Miracle Whip

What makes a good miracle? It has to be believable right? No, what are you thinking!! If it were wholly believable we wouldn’t say it was a miracle now would we. Saying “It’s a miracle I made it to work on time with this traffic” is much less a miracle claim than saying “My leg grew back! It’s a miracle!!” So given those two examples, which would you believe out right? Obviously the former. So the more outlandish the claim, the more we start to define them as miracles. Agree?

It follows that miracles would have to be something that don’t happen very often or then they would become more plausible and less outlandish. So outlandish and infrequent to the tune of being unreproducible, a start to a definition of miracle?

What about who performs miracles? Can anyone perform these things? I’m sure given the right audience and the right miracle performer it would appear so. Many have been miraclelized (my new word, what a miracle of revelation!) in tent revivals, but upon further inspections, only charlatans were found. Over and over again, miracles are claimed to have been performed by countless people and over and over again naturalistic or fraudulent explanations have overruled the miraculous. Without the evidence of people performing miracles, who else could do them? If it’s not natural for a miracle to happen, why not ascribe it to a supernatural cause?  Brilliant!! Now our definition of miracle can be expanded, an outlandish and infrequent event, ascribe to the realm of the supernatural. I’m sure we could tweak that definition some and maybe we will but that’s a good skeleton to work from.

With this definition in hand, let’s examine a miracle claim.

Someone comes up and tells you they have teleportation device, they’ve used it and know it works, they’ve experienced it first hand and know without a shadow of a doubt it works. My first reaction is, great, let’s go see it!! They then tell you, well you can’t really see it, you have to believe in it and then you will see it and experience it. Your look of wonder and amazement quickly turns to an incredulous one…

You might think this would provide pause or a stumbling block, ohhhh noooo; actually it enlivens your more credulous acquaintance.  In order to convince you he points to a book that, amazingly enough talks all about belief in teleporters!! It’s a miracle! The book, on the surface anyway, seems to support his claim, just believe in teleporters and you can have your own too!

You’re still not convinced?? This acquaintance pulls more teleportation device ammo out of his bag. This book of teleportation is really old, I mean really really old. If it’s that old, then of course that lends more credibility to claim of belief in teleportation…..what’s that you say? Age of documents or people or anything else in no way gives it any more or less truth value? Hmmmm, interesting……

Still giving it the good fight, this maestro of malarkey tells you that a lot of people believe this and have their own teleporters but unfortunately you can’t see theirs either. If all these people believe it, why wouldn’t you? Don’t you know the truth can be discerned through a simple majority….
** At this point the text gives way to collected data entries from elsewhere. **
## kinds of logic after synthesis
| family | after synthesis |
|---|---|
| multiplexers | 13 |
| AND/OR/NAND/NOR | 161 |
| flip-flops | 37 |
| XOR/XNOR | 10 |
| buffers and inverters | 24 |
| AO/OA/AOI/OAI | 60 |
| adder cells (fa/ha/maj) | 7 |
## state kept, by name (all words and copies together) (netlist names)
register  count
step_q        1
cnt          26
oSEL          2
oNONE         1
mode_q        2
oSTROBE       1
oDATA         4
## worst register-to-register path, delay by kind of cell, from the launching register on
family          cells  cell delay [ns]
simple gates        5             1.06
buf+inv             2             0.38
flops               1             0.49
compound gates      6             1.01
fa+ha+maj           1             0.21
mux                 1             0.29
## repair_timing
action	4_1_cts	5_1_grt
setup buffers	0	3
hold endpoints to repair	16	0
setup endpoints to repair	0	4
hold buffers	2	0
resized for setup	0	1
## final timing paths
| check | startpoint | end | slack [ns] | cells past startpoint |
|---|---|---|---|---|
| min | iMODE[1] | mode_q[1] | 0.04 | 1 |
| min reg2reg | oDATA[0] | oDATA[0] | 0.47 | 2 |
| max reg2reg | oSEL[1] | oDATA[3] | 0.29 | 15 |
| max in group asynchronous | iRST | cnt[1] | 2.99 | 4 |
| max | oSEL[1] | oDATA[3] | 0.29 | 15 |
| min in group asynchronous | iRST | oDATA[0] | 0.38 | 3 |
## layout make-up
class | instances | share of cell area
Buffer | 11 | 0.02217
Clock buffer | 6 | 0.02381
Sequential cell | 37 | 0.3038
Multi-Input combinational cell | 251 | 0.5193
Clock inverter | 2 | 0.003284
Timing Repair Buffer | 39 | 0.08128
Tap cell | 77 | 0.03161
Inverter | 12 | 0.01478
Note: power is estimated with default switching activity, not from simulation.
--- src/rtl/wash_pkg.sv ---
// Shared state encoding and default timing for the timed wash sequencer.
package wash_pkg;

  localparam logic [2:0] ST_IDLE  = 3'd0;
  localparam logic [2:0] ST_SOAK  = 3'd1;
  localparam logic [2:0] ST_WASH  = 3'd2;
  localparam logic [2:0] ST_RINSE = 3'd3;
  localparam logic [2:0] ST_SPIN  = 3'd4;
  localparam logic [2:0] ST_PAUSE = 3'd5;
  localparam logic [2:0] ST_DONE  = 3'd6;

  typedef enum logic [2:0] {
    IDLE  = ST_IDLE,
    SOAK  = ST_SOAK,
    WASH  = ST_WASH,
    RINSE = ST_RINSE,
    SPIN  = ST_SPIN,
    PAUSE = ST_PAUSE,
    DONE  = ST_DONE
  } wash_state_t;

  localparam int DEF_T_SOAK  = 8;
  localparam int DEF_T_WASH  = 12;
  localparam int DEF_T_RINSE = 10;
  localparam int DEF_T_SPIN  = 6;
  localparam int DEF_PRICE   = 2;

  function automatic logic is_run_phase(input wash_state_t s);
    return (s == SOAK) || (s == WASH) || (s == RINSE) || (s == SPIN);
  endfunction

endpackage

--- src/rtl/wash_phase_timer.sv ---
// Loadable down-counter for phase durations; holds while paused and stops at zero.
module wash_phase_timer #(
  parameter int CNT_W = 16
) (
  input  logic             clk,
  input  logic             reset,
  input  logic             load,
  input  logic [CNT_W-1:0] load_val,
  input  logic             hold,
  output logic [CNT_W-1:0] count,
  output logic             zero
);

  always_ff @(posedge clk or posedge reset) begin
    if (reset) begin
      count <= '0;
    end else if (load) begin
      count <= load_val;
    end else if (!hold && (count != '0)) begin
      count <= count - 1'b1;
    end
  end

  assign zero = (count == '0);

endmodule

--- src/rtl/wash_ctrl_timed.sv ---
// Coin-operated washer sequencer: credit, SOAK/(WASH/RINSE)xN/SPIN phases, lid pause, done pulse.
module wash_ctrl_timed
  import wash_pkg::*;
#(
  parameter int CNT_W   = 16,
  parameter int T_SOAK  = DEF_T_SOAK,
  parameter int T_WASH  = DEF_T_WASH,
  parameter int T_RINSE = DEF_T_RINSE,
  parameter int T_SPIN  = DEF_T_SPIN,
  parameter int PRICE   = DEF_PRICE,
  parameter int CRED_W  = 3,
  parameter int MAX_CYC = 3,
  parameter int CYC_W   = 2
) (
  input  logic              clk,
  input  logic              reset,
  input  logic              moeda,
  input  logic              lid_r,
  input  logic [CYC_W-1:0]  n_ciclos,
  output logic              molho,
  output logic              lavar,
  output logic              enxague,
  output logic              centrifugar,
  output logic              pausar,
  output logic              parada,
  output logic [CRED_W-1:0] credito,
  output logic [CNT_W-1:0]  fase_restante
);

  wash_state_t       state, next_state, ret_phase;
  logic [CYC_W-1:0]  cyc_left, cyc_init;
  logic              start;
  logic              t_load, t_hold, t_zero;
  logic [CNT_W-1:0]  t_val, t_count;

  wash_phase_timer #(.CNT_W(CNT_W)) u_timer (
    .clk      (clk),
    .reset    (reset),
    .load     (t_load),
    .load_val (t_val),
    .hold     (t_hold),
    .count    (t_count),
    .zero     (t_zero)
  );

  // Requested repetitions clamped into 1..MAX_CYC.
  always_comb begin
    if (n_ciclos == '0)
      cyc_init = CYC_W'(1);
    else if (n_ciclos > CYC_W'(MAX_CYC))
      cyc_init = CYC_W'(MAX_CYC);
    else
      cyc_init = n_ciclos;
  end

  always_comb begin
    next_state = state;
    start      = 1'b0;
    t_load     = 1'b0;
    t_hold     = 1'b0;
    t_val      = '0;
    case (state)
      IDLE: begin
        if ((credito == CRED_W'(PRICE)) && !lid_r) begin
          start      = 1'b1;
          next_state = SOAK;
          t_load     = 1'b1;
          t_val      = CNT_W'(T_SOAK - 1);
        end
      end
      SOAK, WASH, RINSE, SPIN: begin
        // Lid wins over expiry: the timer freezes and the phase is resumed later.
        if (lid_r) begin
          next_state = PAUSE;
          t_hold     = 1'b1;
        end else if (t_zero) begin
          t_load = 1'b1;
          case (state)
            SOAK: begin
              next_state = WASH;
              t_val      = CNT_W'(T_WASH - 1);
            end
            WASH: begin
              next_state = RINSE;
              t_val      = CNT_W'(T_RINSE - 1);
            end
            RINSE: begin
              if (cyc_left > CYC_W'(1)) begin
                next_state = WASH;
                t_val      = CNT_W'(T_WASH - 1);
              end else begin
                next_state = SPIN;
                t_val      = CNT_W'(T_SPIN - 1);
              end
            end
            default: begin
              next_state = DONE;
              t_load     = 1'b0;
            end
          endcase
        end
      end
      PAUSE: begin
        t_hold = 1'b1;
        if (!lid_r)
          next_state = ret_phase;
      end
      DONE:    next_state = IDLE;
      default: next_state = IDLE;
    endcase
  end

  always_ff @(posedge clk or posedge reset) begin
    if (reset) begin
      state     <= IDLE;
      ret_phase <= IDLE;
      credito   <= '0;
      cyc_left  <= '0;
    end else begin
      state <= next_state;
      if ((next_state == PAUSE) && (state != PAUSE))
        ret_phase <= state;
      if (start) begin
        credito  <= '0;
        cyc_left <= cyc_init;
      end else if ((state == IDLE) && moeda && (credito < CRED_W'(PRICE))) begin
        credito <= credito + 1'b1;
      end
      if ((state == RINSE) && (next_state == WASH))
        cyc_left <= cyc_left - 1'b1;
    end
  end

  assign molho         = (state == SOAK);
  assign lavar         = (state == WASH);
  assign enxague       = (state == RINSE);
  assign centrifugar   = (state == SPIN);
  assign pausar        = (state == PAUSE);
  assign parada        = (state == DONE);
  assign fase_restante = (is_run_phase(state) || (state == PAUSE)) ? t_count : '0;

endmodule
The incredulous look remains…

This painful allegory is probably above any but the extremely apt and the most cerebrally gifted to comprehend. The point remains…what evidence would you accept for a miracle?

Eye witness testimony? No

Written eye witness testimony? No

Really, really, really old documents? No

Really, really, really old documents that tell you they are inspired and true? I love a circle, but no

Video tape evidence? More compelling, but Bigfoot tells me I need more.
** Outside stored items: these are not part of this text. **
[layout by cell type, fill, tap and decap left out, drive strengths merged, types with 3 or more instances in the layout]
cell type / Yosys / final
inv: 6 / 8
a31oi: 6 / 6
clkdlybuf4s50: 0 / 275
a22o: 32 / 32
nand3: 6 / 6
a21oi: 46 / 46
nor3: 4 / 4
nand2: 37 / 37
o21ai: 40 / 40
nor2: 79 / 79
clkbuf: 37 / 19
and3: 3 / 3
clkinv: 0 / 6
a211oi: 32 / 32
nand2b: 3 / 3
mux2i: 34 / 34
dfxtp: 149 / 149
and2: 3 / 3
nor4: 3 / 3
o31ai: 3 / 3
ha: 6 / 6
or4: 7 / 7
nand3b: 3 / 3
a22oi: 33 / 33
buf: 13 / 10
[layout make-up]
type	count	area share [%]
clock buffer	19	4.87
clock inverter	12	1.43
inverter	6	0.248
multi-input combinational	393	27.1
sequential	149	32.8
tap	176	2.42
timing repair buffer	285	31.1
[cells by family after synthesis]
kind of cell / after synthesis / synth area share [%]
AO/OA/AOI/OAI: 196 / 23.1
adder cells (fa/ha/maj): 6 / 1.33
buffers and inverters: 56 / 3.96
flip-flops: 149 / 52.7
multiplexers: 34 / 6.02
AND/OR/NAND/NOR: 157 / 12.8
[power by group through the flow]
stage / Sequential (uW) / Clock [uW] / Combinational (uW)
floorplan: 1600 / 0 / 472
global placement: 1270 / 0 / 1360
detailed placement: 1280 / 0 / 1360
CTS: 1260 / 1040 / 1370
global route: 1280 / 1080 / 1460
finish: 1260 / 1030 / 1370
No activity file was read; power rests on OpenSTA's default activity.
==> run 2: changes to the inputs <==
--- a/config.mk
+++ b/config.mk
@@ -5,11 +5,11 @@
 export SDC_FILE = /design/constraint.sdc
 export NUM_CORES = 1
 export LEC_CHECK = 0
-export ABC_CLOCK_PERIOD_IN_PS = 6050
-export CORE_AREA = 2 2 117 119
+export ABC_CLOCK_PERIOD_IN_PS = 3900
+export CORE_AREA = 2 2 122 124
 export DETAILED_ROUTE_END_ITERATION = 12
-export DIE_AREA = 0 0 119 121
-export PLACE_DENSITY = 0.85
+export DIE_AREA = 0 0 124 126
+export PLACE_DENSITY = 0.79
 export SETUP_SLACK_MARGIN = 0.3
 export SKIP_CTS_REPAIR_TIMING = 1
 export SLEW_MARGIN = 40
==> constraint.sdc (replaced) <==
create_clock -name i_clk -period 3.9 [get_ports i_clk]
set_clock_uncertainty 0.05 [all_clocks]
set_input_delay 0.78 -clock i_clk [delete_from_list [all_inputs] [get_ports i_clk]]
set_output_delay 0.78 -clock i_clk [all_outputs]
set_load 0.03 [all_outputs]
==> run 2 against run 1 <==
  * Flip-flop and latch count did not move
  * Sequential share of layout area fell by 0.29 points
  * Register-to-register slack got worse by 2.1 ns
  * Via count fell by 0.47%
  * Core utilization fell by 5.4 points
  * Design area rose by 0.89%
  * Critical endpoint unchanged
$ cat config.mk
export PLATFORM = sky130hd
export DESIGN_NAME = uart_tx_param
export DESIGN_NICKNAME = d
export VERILOG_FILES = /design/src/rtl/uart_tx_param.sv
export SDC_FILE = /design/constraint.sdc
export NUM_CORES = 1
export LEC_CHECK = 0
export CAP_MARGIN = 25
export CORE_ASPECT_RATIO = 0.8
export CORE_MARGIN = 1.5
export CORE_UTILIZATION = 40
export CTS_CLUSTER_SIZE = 14
export DETAILED_ROUTE_END_ITERATION = 12
export PLACE_DENSITY_LB_ADDON = 0.2
export SLEW_MARGIN = 40
export SYNTH_ARGS = -nofsm -noshare
export SYNTH_HDL_FRONTEND = slang
export SYNTH_SLANG_ARGS = --single-unit
$ cat constraint.sdc
create_clock -name clk -period 2.1 [get_ports clk]
set_input_delay 0.42 -clock clk [delete_from_list [all_inputs] [get_ports clk]]
set_output_delay 0.42 -clock clk [all_outputs]
set_load 0.01 [all_outputs]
A lot of people telling you it’s true? No

Reproducible, testable, measurable demonstration of said event, with some predictions for future demonstrations of said event that can themselves be tested and measured and repeated that lead to more predictions that can then be tested and measured and………..no wait, lost it, that’s crazy talk

 That seems to be the antithesis of our miracle definition….It seems miracles by their very definition are unprovable and if we look at all the possibilities, the least likely. So on what grounds do we have to believe them? I say very little to none at all. Then why are so many of us prone to believe this nonsense? Nonsense such as I went to church, said some words, believed something, now my high blood pressure is cured, my arthritis is cured, my (in my best Wilford Brimley voice) diabetes is cured, my leg grew back…oh wait none of that ever happens. The person cured of high blood pressure is admitted through the emergency department for a stroke, the person with arthritis can’t move out of bed the next morning, the diabetic is found in a diabetic coma and the amputee is lucky because all they have to do is look down to see it didn’t work.
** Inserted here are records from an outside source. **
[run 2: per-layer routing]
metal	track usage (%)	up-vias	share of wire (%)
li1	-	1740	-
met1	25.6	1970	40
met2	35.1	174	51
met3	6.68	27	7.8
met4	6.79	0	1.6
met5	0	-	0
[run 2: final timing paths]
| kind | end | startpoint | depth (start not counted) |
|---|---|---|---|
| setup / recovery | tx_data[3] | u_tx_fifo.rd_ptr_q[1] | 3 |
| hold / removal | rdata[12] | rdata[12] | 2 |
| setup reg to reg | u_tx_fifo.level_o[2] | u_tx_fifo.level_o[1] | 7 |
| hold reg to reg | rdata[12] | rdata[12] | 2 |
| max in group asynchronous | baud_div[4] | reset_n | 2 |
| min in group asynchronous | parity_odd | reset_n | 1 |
Or maybe you are a less of a big miracle kinda person and you go for instead the miracle of surviving a car wreck, going into and out of surgery without any complications, the miracle of childbirth, finding a close parking space, finding a Starbucks close by, thank Vishnu…

These in no way fit the definition of miraculous. You survive a car wreck in spite of your alcohol level and not wearing your seatbelt, wonderful welcome to the exception to the rule party. You survive and actually walk out of the hospital from your triple bypass caused by years of a horrible diet, cigarettes, alcohol, obesity and of the lone exercise of finding the remote, thank your nurses, docs, techs, the guy who empties the garbage, etc. Hell, thank yourself too for that matter. All are more deserving than assigning this to some miracle caused by some supernatural agent. It cheapens every bit of work the hundreds and thousands of people who worked their ass off to be able to provide the care and technology to keep you alive.